Mom’s Halloween mask disappeared, melting into her more natural disaster-averted expression. “Back on walkin’ ground,” this new expression said, and Jessie felt something new twist in her guts, a ball of barbed wire she would identify later in life as disappointment. “Of course I will, honey,” Mom said, relief clear in her voice, then vanished to fulfill the request.

Mom returned with a shoebox and some rags, Dad’s old skivvies, and that rock turned over in Jessie’s stomach again. She helped her daughter tuck Speedy gently into his final resting place. Before they affixed the lid, Jessie gazed in at her friend, almost invisible amongst the folds of dingy underwear. She said, “I’ll see you soon, Speedy,” five words that chilled Mom’s blood, scared her enough that she didn’t ask after them. Jessie closed the box and carried it toward the back door and the garden beyond.

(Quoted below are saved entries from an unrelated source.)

<file path="config.mk">
export PLATFORM = sky130hd
export DESIGN_NAME = pwm_duty_ramp_flat
export DESIGN_NICKNAME = d
export VERILOG_FILES = /design/src/rtl/pwm_duty_ramp_pkg.sv /design/src/rtl/pwm_duty_ramp_if.sv /design/src/rtl/pwm_phase_tracker.sv /design/src/rtl/pwm_duty_ramp.sv /design/src/flat_wrapper.sv
export SDC_FILE = /design/constraint.sdc
export NUM_CORES = 1
export LEC_CHECK = 0
export ABC_CLOCK_PERIOD_IN_PS = 5000
export CORE_UTILIZATION = 50
export DETAILED_ROUTE_END_ITERATION = 12
export DONT_BUFFER_PORTS = 1
export PLACE_DENSITY_LB_ADDON = 0.25
export RECOVER_POWER = 25
export REMOVE_ABC_BUFFERS = 1
export SLEW_MARGIN = 40
export SYNTH_ARGS = -nofsm -noshare
export SYNTH_HDL_FRONTEND = slang
export SYNTH_HIERARCHICAL = 1
export SYNTH_SLANG_ARGS = --single-unit
</file>
<file path="constraint.sdc">
create_clock -name clk -period 5 [get_ports clk]
set_input_delay 0.5 -clock clk [delete_from_list [all_inputs] [get_ports clk]]
set_output_delay 0.5 -clock clk [all_outputs]
set_load 0.05 [all_outputs]
</file>
`src/rtl/m_imem_loader_pkg.sv`:
```
// Shared definitions for the boot-time instruction memory loader:
// FSM state encodings, default address width and a state helper.
package m_imem_loader_pkg;

    localparam int ADDR_W_DEF = 8;

    typedef enum logic [2:0] {
        ST_HDR0 = 3'd0,
        ST_HDR1 = 3'd1,
        ST_DATA = 3'd2,
`ifdef LOADER_CHECKSUM_EN
        ST_CSUM = 3'd3,
`endif
        ST_DONE = 3'd4,
        ST_ERR  = 3'd5
    } state_e;

    // State entered once the data phase (or empty header) is finished.
`ifdef LOADER_CHECKSUM_EN
    localparam state_e ST_FIN = ST_CSUM;
`else
    localparam state_e ST_FIN = ST_DONE;
`endif

    // States in which the loader takes bytes from the stream.
    function automatic logic st_accepts(state_e s);
        logic r;
        r = (s == ST_HDR0) || (s == ST_HDR1) || (s == ST_DATA);
`ifdef LOADER_CHECKSUM_EN
        r = r || (s == ST_CSUM);
`endif
        return r;
    endfunction

endpackage

```
`src/rtl/m_imem_loader_if.sv`:
```
// Byte-stream input handshake plus memory write port of the loader.
// slave: loader side; master: stream source / memory observer side.
interface m_imem_loader_if
    import m_imem_loader_pkg::*;
#(
    parameter int ADDR_W = ADDR_W_DEF
);
    logic              w_in_valid;
    logic [7:0]        w_in_data;
    logic              w_in_ready;
    logic              w_we;
    logic [ADDR_W-1:0] w_waddr;
    logic [31:0]       w_wdata;

    modport slave (
        input  w_in_valid, w_in_data,
        output w_in_ready, w_we, w_waddr, w_wdata
    );

    modport master (
        output w_in_valid, w_in_data,
        input  w_in_ready, w_we, w_waddr, w_wdata
    );
endinterface

```
`src/rtl/m_imem_loader_word_asm.sv`:
```
// m_word_asm: shifts bytes in little-endian order into a 32-bit word.
// Ports: i_clr drops a partial word, i_en takes i_byte, o_done/o_word.
module m_word_asm (
    input  logic        i_clk,
    input  logic        i_rst_n,
    input  logic        i_clr,
    input  logic        i_en,
    input  logic [7:0]  i_byte,
    output logic        o_done,
    output logic [31:0] o_word
);
    logic [1:0]  r_idx;
    logic [23:0] r_word;

    // Word completes combinationally with the 4th byte so the top
    // can register it on the same edge the byte is accepted.
    assign o_done = i_en && (r_idx == 2'd3);
    assign o_word = {i_byte, r_word};

    always_ff @(posedge i_clk or negedge i_rst_n) begin
        if (!i_rst_n) begin
            r_idx  <= 2'd0;
            r_word <= 24'd0;
        end else if (i_clr) begin
            r_idx  <= 2'd0;
            r_word <= 24'd0;
        end else if (i_en) begin
            r_idx  <= r_idx + 2'd1;
            r_word <= {i_byte, r_word[23:8]};
        end
    end
endmodule

```
`src/rtl/m_imem_loader.sv`:
```
// m_imem_loader: loads a counted little-endian word stream into memory
// from address 0, then raises w_run (or w_err on a bad stream).
// Ports: w_clk, w_rst_n, w_restart, bus (byte in + write port),
// w_run, w_err. Optional trailing XOR byte: LOADER_CHECKSUM_EN.
module m_imem_loader
    import m_imem_loader_pkg::*;
#(
    parameter int ADDR_W = ADDR_W_DEF
) (
    input  logic               w_clk,
    input  logic               w_rst_n,
    input  logic               w_restart,
    m_imem_loader_if.slave     bus,
    output logic               w_run,
    output logic               w_err
);
    // 17-bit depth so a 65536-word memory still compares correctly.
    localparam logic [16:0] DEPTH17 = 17'(64'd1 << ADDR_W);

    state_e            r_state;
    state_e            w_state_nx;
    logic              r_ready;
    logic              r_we;
    logic [ADDR_W-1:0] r_waddr;
    logic [31:0]       r_wdata;
    logic              r_run;
    logic              r_err;
    logic [15:0]       r_n;
    logic [15:0]       r_wcnt;
`ifdef LOADER_CHECKSUM_EN
    logic [7:0]        r_xor;
`endif

    logic              w_xfer;
    logic              w_asm_clr;
    logic              w_asm_en;
    logic              w_done;
    logic [31:0]       w_word;
    logic [16:0]       w_n17;

    assign w_xfer = bus.w_in_valid && r_ready;
    assign w_n17  = {1'b0, bus.w_in_data, r_n[7:0]};

    assign bus.w_in_ready = r_ready;
    assign bus.w_we       = r_we;
    assign bus.w_waddr    = r_waddr;
    assign bus.w_wdata    = r_wdata;
    assign w_run          = r_run;
    assign w_err          = r_err;

    m_word_asm u_asm (
        .i_clk   (w_clk),
        .i_rst_n (w_rst_n),
        .i_clr   (w_asm_clr),
        .i_en    (w_asm_en),
        .i_byte  (bus.w_in_data),
        .o_done  (w_done),
        .o_word  (w_word)
    );

    always_comb begin
        w_state_nx = r_state;
        w_asm_clr  = 1'b0;
        w_asm_en   = 1'b0;
        unique case (r_state)
            ST_HDR0: begin
                w_asm_clr = 1'b1;
                if (w_xfer) w_state_nx = ST_HDR1;
            end
            ST_HDR1: begin
                w_asm_clr = 1'b1;
                if (w_xfer) begin
                    if (w_n17 > DEPTH17)
                        w_state_nx = ST_ERR;
                    else if (w_n17 == 17'd0)
                        w_state_nx = ST_FIN;
                    else
                        w_state_nx = ST_DATA;
                end
            end
            ST_DATA: begin
                w_asm_en = w_xfer;
                if (w_done && (r_wcnt == r_n - 16'd1))
                    w_state_nx = ST_FIN;
            end
`ifdef LOADER_CHECKSUM_EN
            ST_CSUM: begin
                if (w_xfer)
                    w_state_nx = (bus.w_in_data == r_xor) ?
                                 ST_DONE : ST_ERR;
            end
`endif
            ST_DONE: w_state_nx = ST_DONE;
            ST_ERR:  w_state_nx = ST_ERR;
            default: w_state_nx = ST_ERR;
        endcase
        // Restart wins over any byte offered in the same cycle.
        if (w_restart) begin
            w_state_nx = ST_HDR0;
            w_asm_clr  = 1'b1;
            w_asm_en   = 1'b0;
        end
    end

    always_ff @(posedge w_clk or negedge w_rst_n) begin
        if (!w_rst_n) r_state <= ST_HDR0;
        else          r_state <= w_state_nx;
    end

    always_ff @(posedge w_clk or negedge w_rst_n) begin
        if (!w_rst_n) begin
            r_ready <= 1'b0;
            r_we    <= 1'b0;
            r_waddr <= '0;
            r_wdata <= 32'd0;
            r_run   <= 1'b0;
            r_err   <= 1'b0;
            r_n     <= 16'd0;
            r_wcnt  <= 16'd0;
        end else if (w_restart) begin
            r_ready <= 1'b0;
            r_we    <= 1'b0;
            r_waddr <= '0;
            r_wdata <= 32'd0;
            r_run   <= 1'b0;
            r_err   <= 1'b0;
            r_n     <= 16'd0;
            r_wcnt  <= 16'd0;
        end else begin
            // Status outputs trail the state by one edge.
            r_ready <= st_accepts(r_state);
            r_run   <= (r_state == ST_DONE);
            r_err   <= (r_state == ST_ERR);
            r_we    <= w_done;
            if (w_done) begin
                r_wdata <= w_word;
                r_wcnt  <= r_wcnt + 16'd1;
            end
            // Advance after the write cycle; holds at the last address.
            if (r_we && (r_state == ST_DATA))
                r_waddr <= r_waddr + 1'b1;
            if (w_xfer && (r_state == ST_HDR0))
                r_n[7:0] <= bus.w_in_data;
            if (w_xfer && (r_state == ST_HDR1))
                r_n[15:8] <= bus.w_in_data;
        end
    end

`ifdef LOADER_CHECKSUM_EN
    always_ff @(posedge w_clk or negedge w_rst_n) begin
        if (!w_rst_n)
            r_xor <= 8'd0;
        else if (w_restart)
            r_xor <= 8'd0;
        else if (w_xfer && ((r_state == ST_HDR0) ||
                            (r_state == ST_HDR1) ||
                            (r_state == ST_DATA)))
            r_xor <= r_xor ^ bus.w_in_data;
    end
`endif

endmodule

```
`src/flat_wrapper.sv`:
```
// flat-port wrapper written by rule: the top's interface ports become plain ports
module m_imem_loader_flat import m_imem_loader_pkg::*;
#(
    parameter int ADDR_W = ADDR_W_DEF
)
  (w_clk, w_rst_n, w_restart, w_run, w_err, bus_w_in_valid, bus_w_in_data, bus_w_in_ready, bus_w_we, bus_w_waddr, bus_w_wdata);
  m_imem_loader_if #(.ADDR_W(ADDR_W)) bus_i ();
  input  logic w_clk;
  input  logic w_rst_n;
  input  logic w_restart;
  output logic w_run;
  output logic w_err;
  input wire logic [$bits(bus_i.w_in_valid)-1:0] bus_w_in_valid;
  input wire logic [$bits(bus_i.w_in_data)-1:0] bus_w_in_data;
  output wire logic [$bits(bus_i.w_in_ready)-1:0] bus_w_in_ready;
  output wire logic [$bits(bus_i.w_we)-1:0] bus_w_we;
  output wire logic [$bits(bus_i.w_waddr)-1:0] bus_w_waddr;
  output wire logic [$bits(bus_i.w_wdata)-1:0] bus_w_wdata;
  assign bus_i.w_in_valid = bus_w_in_valid;
  assign bus_i.w_in_data = bus_w_in_data;
  assign bus_w_in_ready = bus_i.w_in_ready;
  assign bus_w_we = bus_i.w_we;
  assign bus_w_waddr = bus_i.w_waddr;
  assign bus_w_wdata = bus_i.w_wdata;
  m_imem_loader #(.ADDR_W(ADDR_W)) u_core (.w_clk(w_clk), .w_rst_n(w_rst_n), .w_restart(w_restart), .bus(bus_i), .w_run(w_run), .w_err(w_err));
endmodule
```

Mom started to follow her, to dig the hole and offer a little service in which Jessie could participate. Such things were supposed to afford kids some closure when they lost a pet. Jessie stopped walking and spoke words so old they nearly took Mom’s breath away. “Mom, I want to be alone with Speedy. Is that okay?”

Jessie hadn’t turned when she spoke, so Mom answered to her daughter’s ebony hair, loving intently the back of that tiny, huge head. “Sure, yeah, I guess that’s okay. There’s a small shovel in the bin next to the garden.”

Jessie nodded, hiding her confusion about the shovel from her mother, and scurried out the back door.



Jessie entered her bedroom, something she had taken care not to do since she’d found Speedy earlier that day. The room was quiet, which made her feel like crying all over again, so she put a record on the tiny, toy 45 on her desk. Seconds later, sounds of her Dad’s favorite band filled the room, popping the breathless bubble Jessie imagined had taken up residence.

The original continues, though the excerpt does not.